_Exercise instructions_
Out of the material that follows, write out exactly the lines from the line with "rxdl_nxt = clamp(rxdl_r);" to the line with "bus_s2_r <= bus_s1_r;", both ends included, and no others.

_Given information_
==> src/rtl/lin_resp_map.svh <==
`ifndef LIN_RESP_MAP_SVH
`define LIN_RESP_MAP_SVH
// ---------------------------------------------
// Command codes and field positions
// ---------------------------------------------
`define CMD_ABORT 3'h0
`define CMD_TXHDR 3'h1
`define CMD_RXRESP 3'h2
`define CMD_TXRESP 3'h3
`define CMD_UART_BIT 2
`define CMD_URX_BIT 1
`define DL_TX_MSB 7
`define DL_TX_LSB 4
`define DL_RX_MSB 3
`define DL_RX_LSB 0
`define SEL_INCDIS_BIT 3
// ---------------------------------------------
// Reset values and limits
// ---------------------------------------------
`define LEN_RESET 4'h0
`define LEN_MAX 4'h8
`define LEN13_SHORT 4'h2
`define LEN13_MID 4'h4
`define CONF_NOCRC 2'h1
`define CONF_NOTO 2'h2
`define CSUM_GOOD 8'hFF
`define ID_SPECIAL 6'h3C
// ---------------------------------------------
// Timing
// ---------------------------------------------
`define FRAME_MAX_NS 10000000
`define CLK_PERIOD_NS 20
`endif

==> src/rtl/lin_resp_pkg.sv <==
package lin_resp_pkg;
	typedef enum logic [1:0] {ST_IDLE, ST_TXHDR, ST_RXRESP, ST_TXRESP} resp_st_t;
	typedef struct packed {
		logic abort;
		logic timeout;
		logic overrun;
		logic framing;
		logic sync;
		logic parity;
		logic checksum;
		logic biterr;
	} err_t;
endpackage : lin_resp_pkg

==> src/rtl/lin_resp_ctrl.sv <==
`timescale 1ns/1ps
`default_nettype none
`include "lin_resp_map.svh"
// How it works
// Rx response start clears tx length, counts received bytes, rx length kept; code clamps rx length to 8.
// Rx error stops reception, flags it, tx length keeps good byte count.
// Good Rx response sets rx complete after checksum, lengths then equal.
// Tx response start clears rx length, counts sent bytes, tx length kept; code clamps tx length to 8.
// Tx error stops sending, flags it, rx length keeps good byte count.
// Good Tx response sets tx complete after checksum, lengths then equal.
// Reset and UART mode hold lengths at zero; UART ignores length writes.
// Header end sets header done; legacy lengths decoded in the same cycle; never in UART.
// UART sets rx complete per received and tx complete per sent character.
// Summary flag is OR of error bits; writing one clears all.
// Monitored bit differing from driven bit flags bit error, in LIN and UART; aborts in LIN only.
// Checksum error when carry sum of bytes plus checksum is not FF.
// Parity mismatch in identifier flagged, nothing corrected.
// Dominant stop bit flags framing error in LIN and UART.
// Frame not finished in maximum time flags timeout, unless disabled.
// Overrun on non-abort command while busy, or UART unread byte overwritten.
// Any LIN error except overrun returns to withdrawal code 000; abort while busy flags.
// Break during response aborts, bit error on Tx, framing on Rx.
// Checksum inverted carry sum, identifier included unless legacy, latched at start.
// Identifier status 1xx for identifiers 3C to 3F, else 000.
// Eight-byte buffer at 3-bit index, post-increment wraps unless disabled.
// Four status flags feed two interrupts, each gated by its enable.
// Error interrupt from summary flag, event interrupt from other flags.
module lin_resp_ctrl import lin_resp_pkg::*; #(
	parameter int FRAME_CYC = `FRAME_MAX_NS / `CLK_PERIOD_NS
) (
	input wire logic clk_sys,
	input wire logic arst_n,
	input wire logic lin_enable,
	input wire logic legacy_protocol_select,
	input wire logic [1:0] conf_sel,
	input wire logic cmd_wr,
	input wire logic [2:0] cmd_wdata,
	input wire logic dl_wr,
	input wire logic [7:0] dl_wdata,
	input wire logic [3:0] flag_clr,
	input wire logic [3:0] interrupt_enable_register,
	input wire logic sel_wr,
	input wire logic [3:0] sel_wdata,
	input wire logic dat_wr,
	input wire logic [7:0] dat_wdata,
	input wire logic dat_rd,
	input wire logic hdr_done,
	input wire logic [7:0] hdr_pid,
	input wire logic rx_stb,
	input wire logic [7:0] rx_data,
	input wire logic tx_ready,
	input wire logic tx_sent,
	input wire logic bit_sample,
	input wire logic tx_bit,
	input wire logic bus_rx,
	input wire logic stop_dominant,
	input wire logic sync_fault,
	input wire logic break_seen,
	output logic [2:0] command_field,
	output logic busy,
	output logic [3:0] rx_length_field,
	output logic [3:0] tx_length_field,
	output logic rx_complete_flag,
	output logic tx_complete_flag,
	output logic header_done_flag,
	output logic error_summary_flag,
	output err_t error_register,
	output logic [2:0] ident_status_field,
	output logic [2:0] buffer_index,
	output logic increment_disable,
	output logic [7:0] data_port,
	output logic tx_valid,
	output logic [7:0] tx_data,
	output logic irq_error,
	output logic irq_event
);
	// ---------------------------------------------
	// State
	// ---------------------------------------------
	resp_st_t st_r, st_nxt;
	logic [2:0] cmd_r, cmd_nxt;
	logic [3:0] rxdl_r, rxdl_nxt, txdl_r, txdl_nxt, feed_r;
	logic [7:0] buf_r [8];
	logic [7:0] sum_r, pid_r, urx_r;
	logic feed_done_r, unread_r, upend_r, busy_r;
	logic bus_s1_r, bus_s2_r;
	logic [31:0] frame_cnt_r;
	logic frame_on_r;
	err_t err_r, err_set, err_nxt;
	logic rxok_nxt, txok_nxt, idok_nxt;

	function automatic logic [7:0] csum_add(input logic [7:0] a, input logic [7:0] b);
		logic [8:0] s;
		s = {1'b0, a} + {1'b0, b};
		csum_add = s[7:0] + {7'h0, s[8]};
	endfunction : csum_add

	function automatic logic [3:0] clamp(input logic [3:0] n);
		clamp = (n > `LEN_MAX) ? `LEN_MAX : n;
	endfunction : clamp

	// ---------------------------------------------
	// Decode
	// ---------------------------------------------
	wire uart_mode = cmd_r[`CMD_UART_BIT];
	wire busy_w = (st_r != ST_IDLE) | upend_r;
	wire cmd_take = cmd_wr & ~busy_w & lin_enable;
	wire cmd_abort = cmd_wr & busy_w & ~uart_mode & (cmd_wdata[1:0] == 2'h0);
	wire cmd_ovr = cmd_wr & busy_w & ~uart_mode & (cmd_wdata[1:0] != 2'h0);
	wire start_rx = cmd_take & (cmd_wdata == `CMD_RXRESP);
	wire start_tx = cmd_take & (cmd_wdata == `CMD_TXRESP);
	wire start_hdr = cmd_take & (cmd_wdata == `CMD_TXHDR);
	wire lin_hdr = hdr_done & ~uart_mode;
	wire tx_act = (st_r == ST_TXRESP) | (st_r == ST_TXHDR) | upend_r;
	wire bit_miss = tx_act & bit_sample & (bus_s2_r != tx_bit);
	wire [7:0] rx_sum = csum_add(sum_r, rx_data);
	wire rx_crc = txdl_r == rxdl_r;
	wire rx_hit = (st_r == ST_RXRESP) & rx_stb & ~stop_dominant & ~break_seen;
	wire rx_done = rx_hit & rx_crc & (rx_sum == `CSUM_GOOD);
	wire tx_crc = rxdl_r == txdl_r;
	wire tx_hit = (st_r == ST_TXRESP) & tx_sent;
	wire tx_done = tx_hit & tx_crc;
	wire par_bad = (hdr_pid[6] != ^{hdr_pid[0], hdr_pid[1], hdr_pid[2], hdr_pid[4]})
		| (hdr_pid[7] != ~^{hdr_pid[1], hdr_pid[3], hdr_pid[4], hdr_pid[5]});
	wire to_en = (conf_sel != `CONF_NOTO) & (conf_sel != `CONF_NOCRC);
	wire to_hit = frame_on_r & to_en & (frame_cnt_r == 32'(FRAME_CYC - 1));
	wire urx_ev = uart_mode & cmd_r[`CMD_URX_BIT] & rx_stb;
	wire utx_ev = uart_mode & upend_r & tx_sent;
	wire [7:0] feed_d = (feed_r == txdl_r) ? ~sum_r : buf_r[feed_r[2:0]];
	wire feed_v = (st_r == ST_TXRESP) & ~feed_done_r;
	wire fifo_ready;
	wire uart_push = dat_wr & uart_mode & cmd_r[0] & ~upend_r & fifo_ready;
	wire feed_push = feed_v & fifo_ready;
	wire lin_acc = (dat_rd | (dat_wr & ~busy_w)) & ~uart_mode;
	wire idx_step = lin_acc & ~increment_disable;
	wire [2:0] idx_nxt = sel_wr ? sel_wdata[2:0] : (buffer_index + {2'h0, idx_step});
	wire uart_rdclr = dat_rd & uart_mode;
	wire [7:0] sum_init = legacy_protocol_select ? 8'h00 : pid_r;
	wire [3:0] len13 = (hdr_pid[5:4] == 2'h3) ? `LEN_MAX :
		(hdr_pid[5:4] == 2'h2) ? `LEN13_MID : `LEN13_SHORT;
	wire buf_flush;

	// ---------------------------------------------
	// Error events
	// ---------------------------------------------
	always_comb begin
		err_set = '0;
		// bit check
		// break in Tx
		err_set.biterr = bit_miss | ((st_r == ST_TXRESP) & break_seen);
		// checksum check
		err_set.checksum = rx_hit & rx_crc & (rx_sum != `CSUM_GOOD);
		// parity check
		err_set.parity = lin_hdr & par_bad;
		err_set.sync = sync_fault & ~uart_mode;
		// dominant stop
		// break in Rx
		err_set.framing = stop_dominant | ((st_r == ST_RXRESP) & break_seen);
		// frame timeout
		err_set.timeout = to_hit;
		// overrun sources
		err_set.overrun = cmd_ovr | (urx_ev & unread_r);
		// abort flag
		err_set.abort = cmd_abort;
	end
	wire stop_any = ~uart_mode & |(err_set & ~err_t'(8'h20));

	// ---------------------------------------------
	// Command and lengths
	// ---------------------------------------------
	always_comb begin
		st_nxt = st_r;
		cmd_nxt = cmd_r;
		rxdl_nxt = rxdl_r;
		txdl_nxt = txdl_r;
		if (dl_wr && !busy_w && !uart_mode) begin
			rxdl_nxt = dl_wdata[`DL_RX_MSB:`DL_RX_LSB];
			txdl_nxt = dl_wdata[`DL_TX_MSB:`DL_TX_LSB];
		end
		// legacy length decode
		if (lin_hdr && legacy_protocol_select) begin
			rxdl_nxt = len13;
			txdl_nxt = len13;
		end
		// count received bytes
		if (rx_hit && !rx_crc) begin
			txdl_nxt = txdl_r + 4'h1;
		end
		// count sent bytes
		if (tx_hit && !tx_crc) begin
			rxdl_nxt = rxdl_r + 4'h1;
		end
		if (rx_done || tx_done || (st_r == ST_TXHDR && hdr_done)) begin
			st_nxt = ST_IDLE;
		end
		// error stops Rx
		// error stops Tx
		// withdrawal
		if (!lin_enable || stop_any || cmd_abort) begin
			st_nxt = ST_IDLE;
			cmd_nxt = `CMD_ABORT;
		end else if (cmd_take) begin
			cmd_nxt = cmd_wdata;
			st_nxt = start_rx ? ST_RXRESP : start_tx ? ST_TXRESP : start_hdr ? ST_TXHDR : ST_IDLE;
			// clear tx length
			if (start_rx) begin
				txdl_nxt = `LEN_RESET;
				rxdl_nxt = clamp(rxdl_r);
			end
			// clear rx length
			if (start_tx) begin
				rxdl_nxt = `LEN_RESET;
				txdl_nxt = clamp(txdl_r);
			end
		end
		// UART zero lengths
		if (cmd_nxt[`CMD_UART_BIT]) begin
			rxdl_nxt = `LEN_RESET;
			txdl_nxt = `LEN_RESET;
		end
	end

	// ---------------------------------------------
	// Flags
	// ---------------------------------------------
	// Rx complete
	// UART character flags
	assign rxok_nxt = (rx_complete_flag & ~flag_clr[0]) | rx_done | urx_ev;
	// Tx complete
	assign txok_nxt = (tx_complete_flag & ~flag_clr[1] & ~(dat_wr & uart_mode)) | tx_done | utx_ev;
	// header done
	assign idok_nxt = (header_done_flag & ~flag_clr[2]) | lin_hdr;
	// clear all errors
	assign err_nxt = (error_register & ~{8{flag_clr[3] | uart_rdclr}}) | err_set;

	always_ff @(posedge clk_sys or negedge arst_n) begin
		if (!arst_n) begin
			st_r <= ST_IDLE;
			cmd_r <= `CMD_ABORT;
			rxdl_r <= `LEN_RESET;
			txdl_r <= `LEN_RESET;
			busy_r <= 1'b0;
		end else begin
			st_r <= st_nxt;
			cmd_r <= cmd_nxt;
			rxdl_r <= rxdl_nxt;
			txdl_r <= txdl_nxt;
			busy_r <= (st_nxt != ST_IDLE) | ((upend_r | uart_push) & ~tx_sent);
		end
	end

	always_ff @(posedge clk_sys or negedge arst_n) begin
		if (!arst_n) begin
			rx_complete_flag <= 1'b0;
			tx_complete_flag <= 1'b0;
			header_done_flag <= 1'b0;
			error_register <= '0;
			error_summary_flag <= 1'b0;
			irq_error <= 1'b0;
			irq_event <= 1'b0;
		end else begin
			rx_complete_flag <= rxok_nxt;
			tx_complete_flag <= txok_nxt;
			header_done_flag <= idok_nxt;
			error_register <= err_nxt;
			// summary is OR
			error_summary_flag <= |err_nxt;
			// gated interrupts
			// two request lines
			irq_error <= (|err_nxt) & interrupt_enable_register[3];
			irq_event <= |({idok_nxt, txok_nxt, rxok_nxt} & interrupt_enable_register[2:0]);
		end
	end

	// ---------------------------------------------
	// Header, checksum and frame timer
	// ---------------------------------------------
	always_ff @(posedge clk_sys or negedge arst_n) begin
		if (!arst_n) begin
			bus_s1_r <= 1'b1;
			bus_s2_r <= 1'b1;
			pid_r <= 8'h00;
			ident_status_field <= 3'h0;
			sum_r <= 8'h00;
			feed_r <= 4'h0;
			feed_done_r <= 1'b0;
			frame_on_r <= 1'b0;
			frame_cnt_r <= 32'h0;
		end else begin
			bus_s1_r <= bus_rx;
			bus_s2_r <= bus_s1_r;
			if (lin_hdr) begin
				pid_r <= hdr_pid;
				// special identifiers
				ident_status_field <= (hdr_pid[5:0] >= `ID_SPECIAL) ? {1'b1, hdr_pid[1:0]} : 3'h0;
			end
			// latch protocol and seed sum
			if (start_rx || start_tx) begin
				sum_r <= sum_init;
				feed_r <= 4'h0;
				feed_done_r <= 1'b0;
			end else if (rx_hit) begin
				sum_r <= rx_sum;
			end else if (feed_push) begin
				// carry-wrapped sum
				if (feed_r == txdl_r) begin
					feed_done_r <= 1'b1;
				end else begin
					sum_r <= csum_add(sum_r, feed_d);
					feed_r <= feed_r + 4'h1;
				end
			end
			// frame timer
			if (lin_hdr) begin
				frame_on_r <= 1'b1;
				frame_cnt_r <= 32'h0;
			end else if (rx_done || tx_done || stop_any || cmd_abort || to_hit) begin
				frame_on_r <= 1'b0;
			end else if (frame_on_r) begin
				frame_cnt_r <= frame_cnt_r + 32'h1;
			end
		end
	end

	// ---------------------------------------------
	// Data buffer and UART data
	// ---------------------------------------------
	always_ff @(posedge clk_sys or negedge arst_n) begin
		if (!arst_n) begin
			buffer_index <= 3'h0;
			increment_disable <= 1'b0;
			data_port <= 8'h00;
			urx_r <= 8'h00;
			unread_r <= 1'b0;
			upend_r <= 1'b0;
		end else begin
			// indexed access
			buffer_index <= idx_nxt;
			if (sel_wr) begin
				increment_disable <= sel_wdata[`SEL_INCDIS_BIT];
			end
			data_port <= uart_mode ? (urx_ev ? rx_data : urx_r) : buf_r[idx_nxt];
			if (urx_ev) begin
				urx_r <= rx_data;
			end
			// unread byte tracking
			unread_r <= urx_ev | (unread_r & ~uart_rdclr);
			upend_r <= (upend_r | uart_push) & ~tx_sent & cmd_nxt[`CMD_UART_BIT];
		end
	end

	always_ff @(posedge clk_sys) begin
		if (rx_hit && !rx_crc) begin
			buf_r[txdl_r[2:0]] <= rx_data;
		end else if (dat_wr && lin_acc) begin
			buf_r[buffer_index] <= dat_wdata;
		end
	end

	// ---------------------------------------------
	// Outgoing byte buffer
	// ---------------------------------------------
	assign buf_flush = stop_any | cmd_abort | ~lin_enable;
	pair_buffer #(.W(8), .DEPTH(2)) u_txbuf (
		.clk_sys(clk_sys),
		.arst_n(arst_n),
		.flush(buf_flush),
		.in_valid(feed_v | uart_push),
		.in_ready(fifo_ready),
		.in_data(uart_push ? dat_wdata : feed_d),
		.out_valid(tx_valid),
		.out_ready(tx_ready),
		.out_data(tx_data)
	);
	assign command_field = cmd_r;
	assign busy = busy_r;
	assign rx_length_field = rxdl_r;
	assign tx_length_field = txdl_r;
endmodule : lin_resp_ctrl
`default_nettype wire

==> src/rtl/pair_buffer.sv <==
`timescale 1ns/1ps
`default_nettype none
module pair_buffer #(
	parameter int W = 8,
	parameter int DEPTH = 2
) (
	input wire logic clk_sys,
	input wire logic arst_n,
	input wire logic flush,
	input wire logic in_valid,
	output logic in_ready,
	input wire logic [W-1:0] in_data,
	output logic out_valid,
	input wire logic out_ready,
	output logic [W-1:0] out_data
);
	// ---------------------------------------------
	// Shift slots, head at slot 0
	// ---------------------------------------------
	logic [W-1:0] mem_r [DEPTH];
	logic [DEPTH-1:0] v_r;
	logic [DEPTH-1:0] v_sh;
	wire pop = v_r[0] & out_ready;
	wire push = in_valid & in_ready;
	assign in_ready = ~v_r[DEPTH-1];
	assign out_valid = v_r[0];
	assign out_data = mem_r[0];
	genvar i;
	for (i = 0; i < DEPTH; i++) begin : g_slot
		logic load;
		logic v_up;
		if (i == DEPTH-1) begin : g_last
			assign v_up = 1'b0;
		end else begin : g_inner
			assign v_up = v_r[i+1];
		end
		assign v_sh[i] = pop ? v_up : v_r[i];
		if (i == 0) begin : g_first
			assign load = push & ~v_sh[0];
		end else begin : g_rest
			assign load = push & ~v_sh[i] & v_sh[i-1];
		end
		always_ff @(posedge clk_sys or negedge arst_n) begin
			if (!arst_n) begin
				v_r[i] <= 1'b0;
			end else begin
				v_r[i] <= ~flush & (v_sh[i] | load);
			end
		end
		always_ff @(posedge clk_sys) begin
			if (load) begin
				mem_r[i] <= in_data;
			end else if (pop && i < DEPTH-1) begin
				mem_r[i] <= mem_r[(i+1) % DEPTH];
			end
		end
	end
endmodule : pair_buffer
`default_nettype wire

_Response area_
				rxdl_nxt = clamp(rxdl_r);
			end
			// clear rx length
			if (start_tx) begin
				rxdl_nxt = `LEN_RESET;
				txdl_nxt = clamp(txdl_r);
			end
		end
		// UART zero lengths
		if (cmd_nxt[`CMD_UART_BIT]) begin
			rxdl_nxt = `LEN_RESET;
			txdl_nxt = `LEN_RESET;
		end
	end

	// ---------------------------------------------
	// Flags
	// ---------------------------------------------
	// Rx complete
	// UART character flags
	assign rxok_nxt = (rx_complete_flag & ~flag_clr[0]) | rx_done | urx_ev;
	// Tx complete
	assign txok_nxt = (tx_complete_flag & ~flag_clr[1] & ~(dat_wr & uart_mode)) | tx_done | utx_ev;
	// header done
	assign idok_nxt = (header_done_flag & ~flag_clr[2]) | lin_hdr;
	// clear all errors
	assign err_nxt = (error_register & ~{8{flag_clr[3] | uart_rdclr}}) | err_set;

	always_ff @(posedge clk_sys or negedge arst_n) begin
		if (!arst_n) begin
			st_r <= ST_IDLE;
			cmd_r <= `CMD_ABORT;
			rxdl_r <= `LEN_RESET;
			txdl_r <= `LEN_RESET;
			busy_r <= 1'b0;
		end else begin
			st_r <= st_nxt;
			cmd_r <= cmd_nxt;
			rxdl_r <= rxdl_nxt;
			txdl_r <= txdl_nxt;
			busy_r <= (st_nxt != ST_IDLE) | ((upend_r | uart_push) & ~tx_sent);
		end
	end

	always_ff @(posedge clk_sys or negedge arst_n) begin
		if (!arst_n) begin
			rx_complete_flag <= 1'b0;
			tx_complete_flag <= 1'b0;
			header_done_flag <= 1'b0;
			error_register <= '0;
			error_summary_flag <= 1'b0;
			irq_error <= 1'b0;
			irq_event <= 1'b0;
		end else begin
			rx_complete_flag <= rxok_nxt;
			tx_complete_flag <= txok_nxt;
			header_done_flag <= idok_nxt;
			error_register <= err_nxt;
			// summary is OR
			error_summary_flag <= |err_nxt;
			// gated interrupts
			// two request lines
			irq_error <= (|err_nxt) & interrupt_enable_register[3];
			irq_event <= |({idok_nxt, txok_nxt, rxok_nxt} & interrupt_enable_register[2:0]);
		end
	end

	// ---------------------------------------------
	// Header, checksum and frame timer
	// ---------------------------------------------
	always_ff @(posedge clk_sys or negedge arst_n) begin
		if (!arst_n) begin
			bus_s1_r <= 1'b1;
			bus_s2_r <= 1'b1;
			pid_r <= 8'h00;
			ident_status_field <= 3'h0;
			sum_r <= 8'h00;
			feed_r <= 4'h0;
			feed_done_r <= 1'b0;
			frame_on_r <= 1'b0;
			frame_cnt_r <= 32'h0;
		end else begin
			bus_s1_r <= bus_rx;
			bus_s2_r <= bus_s1_r;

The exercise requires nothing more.